[Problem statement]:
Using the listing below, copy exactly the lines from the one containing "-- run 2: changes" to the one containing "finish: 143 / 5310 / 710 / -21470", both lines included, and no others.

Task material START

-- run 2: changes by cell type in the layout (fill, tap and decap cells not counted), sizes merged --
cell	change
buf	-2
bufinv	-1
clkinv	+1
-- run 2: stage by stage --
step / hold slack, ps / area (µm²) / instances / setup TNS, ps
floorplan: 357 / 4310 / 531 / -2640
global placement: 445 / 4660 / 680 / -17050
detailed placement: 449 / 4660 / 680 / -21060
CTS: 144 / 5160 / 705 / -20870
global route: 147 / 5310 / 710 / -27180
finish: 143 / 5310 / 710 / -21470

Task material END
Task material START

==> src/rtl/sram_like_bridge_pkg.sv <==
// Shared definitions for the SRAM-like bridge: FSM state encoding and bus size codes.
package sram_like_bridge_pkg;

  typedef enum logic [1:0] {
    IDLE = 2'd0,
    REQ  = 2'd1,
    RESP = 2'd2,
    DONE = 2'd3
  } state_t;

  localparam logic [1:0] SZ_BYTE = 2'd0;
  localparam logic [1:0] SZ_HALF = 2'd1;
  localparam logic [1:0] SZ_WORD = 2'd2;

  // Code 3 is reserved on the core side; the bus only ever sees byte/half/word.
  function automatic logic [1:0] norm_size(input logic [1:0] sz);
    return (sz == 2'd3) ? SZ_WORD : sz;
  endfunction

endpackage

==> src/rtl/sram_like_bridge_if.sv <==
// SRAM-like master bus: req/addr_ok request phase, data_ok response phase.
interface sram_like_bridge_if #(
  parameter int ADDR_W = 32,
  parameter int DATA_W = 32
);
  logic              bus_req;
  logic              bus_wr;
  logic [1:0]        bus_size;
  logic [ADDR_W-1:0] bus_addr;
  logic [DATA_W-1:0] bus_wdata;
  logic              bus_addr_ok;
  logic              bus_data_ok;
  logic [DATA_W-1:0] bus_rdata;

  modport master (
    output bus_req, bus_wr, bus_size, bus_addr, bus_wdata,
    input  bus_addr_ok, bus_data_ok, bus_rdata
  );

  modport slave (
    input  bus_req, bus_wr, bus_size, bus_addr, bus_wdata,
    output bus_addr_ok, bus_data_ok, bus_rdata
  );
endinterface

Task material END
Task material START

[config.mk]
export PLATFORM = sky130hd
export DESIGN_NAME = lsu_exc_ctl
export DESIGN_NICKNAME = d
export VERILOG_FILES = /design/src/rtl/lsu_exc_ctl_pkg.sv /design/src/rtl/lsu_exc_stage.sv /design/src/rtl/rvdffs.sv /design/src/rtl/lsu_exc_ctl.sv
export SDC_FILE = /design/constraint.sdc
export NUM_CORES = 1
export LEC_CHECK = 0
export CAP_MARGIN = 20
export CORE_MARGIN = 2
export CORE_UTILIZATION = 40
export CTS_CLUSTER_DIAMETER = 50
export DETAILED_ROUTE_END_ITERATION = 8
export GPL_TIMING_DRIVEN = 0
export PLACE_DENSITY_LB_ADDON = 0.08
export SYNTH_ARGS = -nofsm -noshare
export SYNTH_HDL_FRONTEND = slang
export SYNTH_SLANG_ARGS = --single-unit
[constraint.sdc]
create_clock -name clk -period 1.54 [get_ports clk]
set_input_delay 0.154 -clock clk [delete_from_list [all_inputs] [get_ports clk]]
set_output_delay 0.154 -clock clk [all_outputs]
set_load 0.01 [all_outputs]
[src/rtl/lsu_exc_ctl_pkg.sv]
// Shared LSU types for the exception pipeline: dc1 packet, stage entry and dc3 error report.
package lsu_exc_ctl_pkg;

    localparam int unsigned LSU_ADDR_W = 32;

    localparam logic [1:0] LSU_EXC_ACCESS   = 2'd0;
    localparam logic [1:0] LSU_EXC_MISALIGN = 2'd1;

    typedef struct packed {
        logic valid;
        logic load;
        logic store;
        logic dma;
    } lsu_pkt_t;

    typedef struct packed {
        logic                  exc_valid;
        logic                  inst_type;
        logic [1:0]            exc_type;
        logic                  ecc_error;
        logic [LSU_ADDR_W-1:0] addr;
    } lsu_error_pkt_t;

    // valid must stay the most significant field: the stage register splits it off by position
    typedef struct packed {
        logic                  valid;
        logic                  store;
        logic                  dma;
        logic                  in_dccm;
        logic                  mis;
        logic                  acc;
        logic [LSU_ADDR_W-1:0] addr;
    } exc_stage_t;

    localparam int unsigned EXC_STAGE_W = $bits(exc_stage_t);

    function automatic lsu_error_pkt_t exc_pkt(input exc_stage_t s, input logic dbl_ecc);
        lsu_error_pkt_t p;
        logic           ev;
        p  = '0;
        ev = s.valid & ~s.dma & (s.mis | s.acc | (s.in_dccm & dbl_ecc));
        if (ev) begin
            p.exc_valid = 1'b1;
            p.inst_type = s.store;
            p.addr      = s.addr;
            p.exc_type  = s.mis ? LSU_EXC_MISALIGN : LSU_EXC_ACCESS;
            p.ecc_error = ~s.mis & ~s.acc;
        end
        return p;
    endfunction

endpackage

Task material END

[Answer area]:
-- run 2: changes by cell type in the layout (fill, tap and decap cells not counted), sizes merged --
cell	change
buf	-2
bufinv	-1
clkinv	+1
-- run 2: stage by stage --
step / hold slack, ps / area (µm²) / instances / setup TNS, ps
floorplan: 357 / 4310 / 531 / -2640
global placement: 445 / 4660 / 680 / -17050
detailed placement: 449 / 4660 / 680 / -21060
CTS: 144 / 5160 / 705 / -20870
global route: 147 / 5310 / 710 / -27180
finish: 143 / 5310 / 710 / -21470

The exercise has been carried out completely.